Lefty said:
Cheers Goldirocks.
I've been quite happy to accept all along the argument that something being found in close proximity to something else does not necessarily imply a causal relationship. Indeed, I would think this would often turn out to be the case. I just wasn't sure that you were taking in the fact that what I was saying ran slightly deeper than just "there's some extinct volcanoes, there's some petrified wood nearby - one
must be responsible for the other. I've noted a number of factors that lead me to suspect a relationship and as you concur, "not necessarily" or "often not the case" does not automatically equal "never".
As I said, I'm at a bit of a disadvantage when it comes to being familiar with the most basic features of non-igneous geology because of I where I have always lived, where as you travel around you will always come across volcanic plugs and granite mountain ranges.
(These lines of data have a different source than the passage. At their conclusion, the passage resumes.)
==> config.mk <==
export PLATFORM = sky130hd
export DESIGN_NAME = rbb_ctrl
export DESIGN_NICKNAME = d
export VERILOG_FILES = /design/src/rtl/rbb_pkg.sv /design/src/rtl/rbb_sync.sv /design/src/rtl/rbb_seq.sv /design/src/rtl/rbb_outforce.sv /design/src/rtl/rbb_ctrl.sv
export SDC_FILE = /design/constraint.sdc
export NUM_CORES = 1
export LEC_CHECK = 0
export BUFFER_PORTS_ARGS = -buffer_cell sky130_fd_sc_hd__buf_2
export CORE_ASPECT_RATIO = 1.5
export CORE_MARGIN = 2
export CORE_UTILIZATION = 51
export CTS_BUF_LIST = sky130_fd_sc_hd__clkbuf_4 sky130_fd_sc_hd__clkbuf_8 sky130_fd_sc_hd__clkbuf_16
export CTS_CLUSTER_DIAMETER = 40
export DETAILED_ROUTE_END_ITERATION = 16
export PLACE_DENSITY = 0.85
export SLEW_MARGIN = 20
export SYNTH_ARGS = -nofsm -noshare
export SYNTH_HDL_FRONTEND = slang
export SYNTH_HIERARCHICAL = 1
export SYNTH_SLANG_ARGS = --single-unit
==> constraint.sdc <==
create_clock -name clk -period 2.6 [get_ports clk]
set_input_delay 0 -clock clk [delete_from_list [all_inputs] [get_ports clk]]
set_output_delay 0 -clock clk [all_outputs]
set_load 0.03 [all_outputs]
==> src/rtl/rbb_pkg.sv <==
package rbb_pkg;

    typedef enum logic [2:0] {
        ST_BACKUP,
        ST_PWRUP,
        ST_RESTART,
        ST_RUN,
        ST_QUAL,
        ST_SOFTRST
    } rbb_state_e;

    // Number of clock cycles that covers a time in microseconds, rounded up.
    function automatic int cyc_from_us(longint hz, longint us);
        return int'((hz * us + 64'd999999) / 64'd1000000);
    endfunction

endpackage

==> src/rtl/rbb_sync.sv <==
module rbb_sync #(
    parameter int   STAGES  = 2,
    parameter logic RST_VAL = 1'b0
) (
    input  logic clk,
    input  logic rst_n,
    input  logic d,
    output logic q
);
    logic [STAGES-1:0] sh;

    always_ff @(posedge clk or negedge rst_n) begin
        if (!rst_n) sh <= {STAGES{RST_VAL}};
        else        sh <= {sh[STAGES-2:0], d};
    end

    assign q = sh[STAGES-1];
endmodule

==> src/rtl/rbb_seq.sv <==
module rbb_seq
    import rbb_pkg::*;
#(
    parameter int PWRUP_CYC   = 3277,
    parameter int MIN_LOW_CYC = 4,
    parameter int RESTART_CYC = 10,
    parameter int NUM_GCLK    = 3
) (
    input  logic                clk,
    input  logic                rst_n,
    input  logic                pwr_s,
    input  logic                ext_s,
    output logic                reg_rst_n,
    output logic [NUM_GCLK-1:0] gclk_en,
    output logic                backup
);
    localparam int CNT_MAX = (PWRUP_CYC > RESTART_CYC)
                           ? ((PWRUP_CYC > MIN_LOW_CYC) ? PWRUP_CYC : MIN_LOW_CYC)
                           : ((RESTART_CYC > MIN_LOW_CYC) ? RESTART_CYC : MIN_LOW_CYC);
    localparam int CNT_W = $clog2(CNT_MAX + 1);
    localparam logic [CNT_W-1:0] P_LAST   = CNT_W'(PWRUP_CYC - 1);
    localparam logic [CNT_W-1:0] R_LAST   = CNT_W'(RESTART_CYC - 1);
    // The sample taken on entry to ST_QUAL is the first of MIN_LOW_CYC.
    localparam logic [CNT_W-1:0] M_LAST   = CNT_W'(MIN_LOW_CYC - 2);
    localparam logic [CNT_W-1:0] CNT_SAT  = CNT_W'(CNT_MAX - 1);

    rbb_state_e       state, nxt;
    logic [CNT_W-1:0] cnt;
    logic             cnt_clr;

    // Next state and counter control
    always_comb begin
        nxt     = state;
        cnt_clr = 1'b1;
        unique case (state)
            ST_BACKUP: begin
                if (pwr_s) nxt = ST_PWRUP;                       // power-return
            end
            ST_PWRUP: begin
                cnt_clr = 1'b0;
                if (cnt == P_LAST && ext_s) begin                 // wait-done
                    nxt     = ST_RESTART;
                    cnt_clr = 1'b1;
                end
            end
            ST_RESTART: begin
                cnt_clr = 1'b0;
                if (!ext_s) begin                                 // restart-abort
                    nxt     = ST_SOFTRST;
                    cnt_clr = 1'b1;
                end else if (cnt == R_LAST) begin                 // release
                    nxt     = ST_RUN;
                    cnt_clr = 1'b1;
                end
            end
            ST_RUN: begin
                if (!ext_s) nxt = ST_QUAL;                        // low-seen
            end
            ST_QUAL: begin
                cnt_clr = 1'b0;
                if (ext_s) begin                                  // glitch-drop
                    nxt     = ST_RUN;
                    cnt_clr = 1'b1;
                end else if (cnt == M_LAST) begin                 // qualified
                    nxt     = ST_SOFTRST;
                    cnt_clr = 1'b1;
                end
            end
            ST_SOFTRST: begin
                if (ext_s) nxt = ST_RESTART;                      // reset-end
            end
            default: nxt = ST_BACKUP;
        endcase
        if (!pwr_s) begin                                         // power-loss
            nxt     = ST_BACKUP;
            cnt_clr = 1'b1;
        end
    end

    // State register and shared interval counter
    always_ff @(posedge clk or negedge rst_n) begin
        if (!rst_n) begin
            state <= ST_BACKUP;
            cnt   <= '0;
        end else begin
            state <= nxt;
            if (cnt_clr)             cnt <= '0;
            else if (cnt != CNT_SAT) cnt <= cnt + 1'b1;
        end
    end

    // Outputs decoded from state
    always_comb begin
        reg_rst_n = 1'b0;
        gclk_en   = '0;
        backup    = 1'b0;
        unique case (state)
            ST_BACKUP:          backup = 1'b1;
            ST_RUN, ST_QUAL: begin
                reg_rst_n = 1'b1;
                gclk_en   = {NUM_GCLK{1'b1}};
            end
            ST_PWRUP, ST_RESTART, ST_SOFTRST: ;
            default:            backup = 1'b1;
        endcase
    end

    // Power loss wins over every other transition
    assert_backup_entry_R2: assert property (@(posedge clk) disable iff (!rst_n)
        !pwr_s |=> state == ST_BACKUP);

    // Leaving the power-up wait needs the full count
    assert_pwrup_wait_R4: assert property (@(posedge clk) disable iff (!rst_n)
        (state == ST_RESTART && $past(state) == ST_PWRUP) |-> $past(cnt) == P_LAST);

    // Soft reset from qualification only after enough low samples
    assert_softrst_qual_R6: assert property (@(posedge clk) disable iff (!rst_n)
        (state == ST_SOFTRST && $past(state) == ST_QUAL)
            |-> ($past(cnt) == M_LAST && !$past(ext_s)));

    // A high sample during qualification drops the request
    assert_short_pulse_R7: assert property (@(posedge clk) disable iff (!rst_n)
        (state == ST_QUAL && ext_s && pwr_s) |=> state == ST_RUN);

    // Running is entered from restart only after the full delay
    assert_restart_len_R8: assert property (@(posedge clk) disable iff (!rst_n)
        (state == ST_RUN && $past(state) != ST_RUN && $past(state) != ST_QUAL)
            |-> ($past(state) == ST_RESTART && $past(cnt) == R_LAST));
endmodule

==> src/rtl/rbb_outforce.sv <==
module rbb_outforce #(
    parameter int TX_W    = 3,
    parameter int CKO_W   = 2,
    parameter int STRB_W  = 7,
    parameter int BIDIR_W = 8
) (
    input  logic               backup,
    input  logic [TX_W-1:0]    core_tx,
    input  logic [CKO_W-1:0]   core_clkout,
    input  logic [BIDIR_W-1:0] core_bidir_oe,
    output logic [TX_W-1:0]    tx_o,
    output logic [CKO_W-1:0]   clkout_o,
    output logic [STRB_W-1:0]  strb_oe_o,
    output logic [BIDIR_W-1:0] bidir_oe_o
);
    // Driven-low classes
    always_comb begin
        tx_o     = backup ? '0 : core_tx;
        clkout_o = backup ? '0 : core_clkout;
    end

    // High-impedance classes, per pin
    for (genvar i = 0; i < STRB_W; i++) begin : g_strb
        assign strb_oe_o[i] = ~backup;
    end
    for (genvar i = 0; i < BIDIR_W; i++) begin : g_bidir
        assign bidir_oe_o[i] = core_bidir_oe[i] & ~backup;
    end
endmodule

==> src/rtl/rbb_ctrl.sv <==
module rbb_ctrl
    import rbb_pkg::*;
#(
    parameter int TMR_HZ      = 32768,
    parameter int PWRUP_US    = 100000,
    parameter int MINLOW_US   = 100,
    parameter int RESTART_CYC = 10,
    parameter int SYNC_STAGES = 2,
    parameter int NUM_GCLK    = 3,
    parameter int TX_W        = 3,
    parameter int CKO_W       = 2,
    parameter int STRB_W      = 7,
    parameter int BIDIR_W     = 8
) (
    input  logic               clk,
    input  logic               rst_n,
    input  logic               pwr_good,
    input  logic               ext_rst_n,
    input  logic [TX_W-1:0]    core_tx,
    input  logic [CKO_W-1:0]   core_clkout,
    input  logic [BIDIR_W-1:0] core_bidir_oe,
    output logic               reg_rst_n,
    output logic [NUM_GCLK-1:0] gclk_en,
    output logic               ram_retain,
    output logic [TX_W-1:0]    tx_o,
    output logic [CKO_W-1:0]   clkout_o,
    output logic [STRB_W-1:0]  strb_oe_o,
    output logic [BIDIR_W-1:0] bidir_oe_o
);
    localparam int PWRUP_CYC   = cyc_from_us(longint'(TMR_HZ), longint'(PWRUP_US));
    localparam int MIN_LOW_CYC = cyc_from_us(longint'(TMR_HZ), longint'(MINLOW_US));

    logic [1:0] raw_in, syn_in;
    logic       backup;

    assign raw_in = {ext_rst_n, pwr_good};

    for (genvar g = 0; g < 2; g++) begin : g_sync
        rbb_sync #(.STAGES(SYNC_STAGES), .RST_VAL(1'b0)) u_sync (
            .clk   (clk),
            .rst_n (rst_n),
            .d     (raw_in[g]),
            .q     (syn_in[g])
        );
    end

    rbb_seq #(
        .PWRUP_CYC   (PWRUP_CYC),
        .MIN_LOW_CYC (MIN_LOW_CYC),
        .RESTART_CYC (RESTART_CYC),
        .NUM_GCLK    (NUM_GCLK)
    ) u_seq (
        .clk       (clk),
        .rst_n     (rst_n),
        .pwr_s     (syn_in[0]),
        .ext_s     (syn_in[1]),
        .reg_rst_n (reg_rst_n),
        .gclk_en   (gclk_en),
        .backup    (backup)
    );

    rbb_outforce #(
        .TX_W    (TX_W),
        .CKO_W   (CKO_W),
        .STRB_W  (STRB_W),
        .BIDIR_W (BIDIR_W)
    ) u_force (
        .backup        (backup),
        .core_tx       (core_tx),
        .core_clkout   (core_clkout),
        .core_bidir_oe (core_bidir_oe),
        .tx_o          (tx_o),
        .clkout_o      (clkout_o),
        .strb_oe_o     (strb_oe_o),
        .bidir_oe_o    (bidir_oe_o)
    );

    assign ram_retain = backup;

    // Backup state seen by the sequencer implies safe pins from the forcing logic
    assert_force_R3: assert property (@(posedge clk) disable iff (!rst_n)
        ram_retain |-> (tx_o == '0 && clkout_o == '0 && strb_oe_o == '0 && bidir_oe_o == '0));

    // No clock runs while the register reset is held
    assert_clk_with_rst_R8: assert property (@(posedge clk) disable iff (!rst_n)
        (gclk_en != '0) |-> reg_rst_n);

    // Retention never overlaps a released register reset
    assert_retain_R10: assert property (@(posedge clk) disable iff (!rst_n)
        ram_retain |-> (!reg_rst_n && gclk_en == '0));
endmodule

# Yosys cells after proc, flatten, opt, wreduce, memory -nomap -nowiden
# Index checks and enable logic that the tools add are counted.
# totals
in_bits	17
reg_bits	19
# classes
addsub	1
eq_ne	14
reduce_logical	6
n_bitwise	8
mux	23
# op_table
op	count
$mux W3	10
$mux W12	2
$pmux W3 S6	1
$add A12 B1 Y12 const B	1
$eq A12 B12 Y1 const B	1
$eq A12 B2 Y1 const B	1
$eq A12 B4 Y1 const B	1
$ne A12 B12 Y1 const B	1
$and A1 B1 Y1	8
$mux W1	8
$ne A4 B3 Y1 const B	2
$eq A3 B2 Y1 const B	2
$eq A3 B3 Y1 const B	2
$ne A3 B3 Y1 const B	2
$reduce_and A5 Y1	1
$reduce_or A5 Y1	1
$eq A3 B1 Y1 const B	1
$logic_not A3 Y1	1
$ne A3 B2 Y1 const B	1
$pmux W1 S3	1
$mux W2	1
$reduce_bool A2 Y1	1
$reduce_or A2 Y1	1
$logic_and A1 B1 Y1	1

# Depth between registers and ports, before layout
# logic_depth
word_depth	6
mapped_depth	7
depth_no_buf	6

# By module
# The synthesis kept the hierarchy.
# modules_own_cells
module	area_each_um2	n_inst	cells_per_inst
rbb_seq	1133.6	1	117
rbb_outforce	167.7	1	21
rbb_sync	50.0	2	2

# Least setup slack after synthesis
# No wires, ideal clock.
# synth_timing
kind	register -> register
start	reg u_seq.cnt[4]
end	reg u_seq.state[0]
synth_period_minus_slack_ns	1.794
setup_ns	0.134
slack_ns	0.806
stages_incl_launch_ff	6
arrival_ns	1.660
required_time_ns	2.466
cell_sequence	dfrtp_1 > or4_4 > nor3_4 > a21o_4 > buf_12 > o211ai_2
# synth_via
elab_chain_cells	4
# synth_rtl
item	line	source
start: declaration	rbb_seq.sv:28	logic [CNT_W-1:0] cnt;
start signal: assignment	rbb_seq.sv:88	else if (cnt != CNT_SAT) cnt <= cnt + 1'b1;
$eq A12 B12 Y1	rbb_seq.sv:41	if (cnt == P_LAST && ext_s) begin
$logic_and A1 B1 Y1	rbb_seq.sv:41	
$ne A3 B2 Y1 (no source line)	--	
$reduce_and A5 Y1 (no source line) *	--	
end signal: assignment	rbb_seq.sv:86	state <= nxt;
end: declaration	rbb_seq.sv:27	rbb_state_e state, nxt;
# Mark *: on every way between the ends. The rest lies on a longest branch, timed or not.
# A chain may end at the register's enable or synchronous reset.

# Worst setup path in the final report
# layout_timing
start	reg u_seq.cnt[4]
end	reg u_seq.cnt[4]
# layout_via
elab_chain_cells	6
# layout_rtl
item	line	source
$eq A12 B2 Y1, or another cell as far along	rbb_seq.sv:64	end else if (cnt == M_LAST) begin
$mux W1, or another cell as far along	rbb_seq.sv:64	
$mux W1 (on tied branches)	rbb_seq.sv:61, rbb_seq.sv:41, rbb_seq.sv:48	
$pmux W1 S3	rbb_seq.sv:35	unique case (state)
$mux W1	rbb_seq.sv:74	if (!pwr_s) begin
$mux W12 / $reduce_bool A2 Y1 (equally long branches)	--	
# Parallel ways exist; a longest one is shown, timed or not. The select of a mux whose other input is x is not followed.

==> summary.md <==
| Metric | Value |
|---|---|
| CTS tree | built |
| Register area | 475 um^2 |
| CP max stage delay | 0.59 ns |
| Post-DP HPWL | 2330 um |
| Flops & latches, synth | 19 |
| Fin cells | 214 |
| Slowest-stage cell, CP | or4_4 |
| ANT cells | 0 |
| Clk Latency, worst-skew pair | 0.25 ns |
| GR Util met3 | 3.17% |
| Rows | 23 |
| Worst path bufs/invs | 0 |
| Sw frac | 35.0% |
| Ys flop type | dfrtp_1 |
| Final core occ | 61.0% |
| Vias in the first global route | 1,117 |
| Detailed Route WL | 3210 um |
| Most frequent cells in the layout | buf_2 (41), dfrtp_1 (19), nor2b_2 (9), nand2_1 (9), nand3_1 (8) |
| Final Total Pwr | 0.738 mW |
| ANT nets after route | 0 |
| Crit path time final | 1.91 ns |
| Total grt overflow | 0 |
| Commonest non-fill, non-tap cell in the layout | buf_2 |
| Multi-input logic area | 777 um^2 |
| Die Y | 68.2 um |
| Slew headroom | 61.8% |
| Dominant cell type by area after synthesis | dfrtp_1 |
| Status | finished, final reports clean |
| Setup violators final | 0 |
| DRC | 0 |
| Dpl cells | 207 |
| Starting density of the core | 52.9% |
| Fin Hold WS | 0.208 ns |
| Crit path depth | 4 |
| Post-synth EDFFs | 0 |
| Sum Neg Setup Slack | 0 ns |
| Worst R2R Path Depth | 4 |
| Die Area | 3190 um^2 |
| Post-synthesis average cell area | 9.87 um^2 |
| HP Class | primary input to async pin |
| Largest cells by area after synthesis | dfrtp_1 (34%), nor2b_2 (5.6%), buf_4 (5.4%) |
| Synth unique cells | 51 |
| Initial antenna violation count | 0 |
| H-tree levels | 1 |
| Drt pass-1 iters | 4 |
| Routed vias/inst | 5.79 |
| Synth top area share | 33.9% |
| Standby leakage power | 0.714 nW |
| Port Buf Inserts | 41 |
| Most used routing layer | met2 |
| Ys Warns | 6 |
| Req. time, crit path | 2.73 ns |
| Share of layout cells above drive strength 1 | 39.0% |
| Inserted Clock Buffers | 3 |
| Sequential share of power | 43.0% |
| Power share of the clock group | 27.2% |
| CTS Sinks | 19 |
| CP Class | flip-flop to flip-flop |
| Post-synth ARST share | 100% |
| Sequential area share after synthesis | 33.9% |
| MaxCap Viol Count | 0 |
| Synthesized Nets | 163 |
| Total GRT Usage | 21.6% |
| Fin area | 1610 um^2 |
| CP endpoint kind | flip-flop |
| DRT iter0 DRCs | 43 |
| Worst path cell trace | or4_4 > nor3_4 > a21o_4 > a221oi_1 |
| Internal cell power | 0.480 mW |
| Comb pwr share | 29.8% |
| Reg clk slew, reported paths | 0.07 ns |
| Chip Width | 46.8 um |
| Worst slack at placement | 0.722 ns |
| Worst Skew | 0.000754 ns |
| Global-route met2 utilization | 38.2% |
| Sw Pwr | 0.258 mW |
| Crit path arrival time | 2.04 ns |
| PD cells | 457 nW/um^2 |
| Core area | 2650 um^2 |
| Slew @ Worst Pin | 0.571 ns |
| Area post-placement | 1540 um^2 |
| Final GP Congestion | 0.964 |
| Cell count after synthesis | 142 |
| Final hold violation count | 0 |
| Setup ws final | 0.695 ns |
| Clk buf depth | 2 |
| Critical path peak fanout | 13 |
| # resized after CTS | 0 |
| Root buffer cell | clkbuf_8 |
| Slew Limit Fails | 0 |
| Fillcell total | 251 |
| Via count | 1,238 |
| First-pass GRT wire length | 4910 um |
| Routed len/inst | 15.0 um |
| Fraction of the cycle the final worst path needs | 73.3% |
| Layout overhead on the synthesized area | 15.2% |
| GRT met1 Usage | 23.7% |
| Synthesized area | 1400 um^2 |
| Num ports | 42 |
| Type of origin of the critical path | flip-flop |
| Largest net degree at the start of global routing | 20 |
| Peak supply drop | 0.325 mV |
| Final #Nets | 199 |
| RSZ-0062 raised after global routing | false |
| Fmax | 525 MHz |
| CP top delay family | simple AND/OR/NAND/NOR gates |
## metal layers
metal,up-vias,part of all wire [%]
met1,599,39
met3,8,6.8
li1,579,-
met2,52,52
met4,0,2.1
met5,-,0
## timing repair
item | in CTS | in global routing
hold endpoints to repair | 21 | 0
hold buffers | 3 | 0
setup endpoints to repair | 0 | 0
buffers inserted | 0 | 0
## sequential cells by signal, indices dropped and copies added (netlist names)
| register | count |
|---|---|
| g_sync.u_sync/sh | 4 |
| u_seq/state | 3 |
| u_seq/cnt | 12 |
## power groups by stage
stage | sequential (mW) | clock [mW] | combinational [mW]
2_1_floorplan | 0.315 | 0 | 0.196
3_3_place_gp | 0.321 | 0 | 0.211
3_5_place_dp | 0.322 | 0 | 0.216
4_1_cts | 0.316 | 0.210 | 0.222
5_1_grt | 0.318 | 0.220 | 0.236
6_report | 0.317 | 0.201 | 0.220
## kinds of logic after synthesis
kind of cell    Yosys count  share of synthesized area (%)
simple gates             59                           27.8
compound gates           30                           17.8
buf+inv                  20                           10.6
flops                    19                           33.9
xor+xnor                  9                           5.62
fa+ha+maj                 4                           3.57
mux                       1                          0.714
## cell type report
type | count | share of cell area, %
multi-input combinational | 103 | 48.1
sequential | 19 | 29.5
timing repair buffer | 46 | 15.5
tap | 37 | 2.87
clock buffer | 3 | 2.56
inverter | 5 | 1.16
clock inverter | 1 | 0.310
## synthesized netlist by cell type, drive strengths merged, types with 2 or more instances
cell type,instances
nand3b,2
nand3,8
a21o,2
dfrtp,19
nand2,9
nand4,3
a211oi,10
nor2,4
inv,5
xnor2,4
and2b,3
a221oi,2
or3,3
o2bb2ai,2
and4,2
ha,4
nor2b,10
a21oi,2
buf,14
xor2,5
nor3,5
o21ai,5
o31ai,2
## worst paths after layout
path                       slack (ns)                               end                              from
setup reg to reg                 0.69          u_seq/cnt[4]$_DFFE_PN0P_          u_seq/cnt[4]$_DFFE_PN0P_
hold reg to reg                  0.36  g_sync[1].u_sync/sh[1]$_DFF_PN0_  g_sync[1].u_sync/sh[0]$_DFF_PN0_
setup / recovery                 0.69          u_seq/cnt[4]$_DFFE_PN0P_          u_seq/cnt[4]$_DFFE_PN0P_
max in group asynchronous        2.10          u_seq/cnt[0]$_DFFE_PN0P_                             rst_n
min in group clk                 0.36  g_sync[1].u_sync/sh[1]$_DFF_PN0_  g_sync[1].u_sync/sh[0]$_DFF_PN0_
hold / removal                   0.21          u_seq/cnt[6]$_DFFE_PN0P_                             rst_n
(Power assumes the default switching activity.)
The fossil wood, the chalcedonies and other materials occur in abundance among the gravel banks of a river in the close vicinity of a volcanic area, the wood being the major constituent of the "interesting looking rocks". The river gravels themselves appear quite different to those I have seen elsewhere in that these materials are not only present, they are present in such abundance that they appear to make up some significant portion of the total gravel load of the river bed. Go some distance upstream of the site and they go from abundant to non-existent. I don't recall having seen any particular rock which may have played host but there may be pieces of it there among the gravels and I will be looking out for it next time.
Photos look texturally identical to what we see around Melbourne - some of those look like replaced root casts to me (guessing)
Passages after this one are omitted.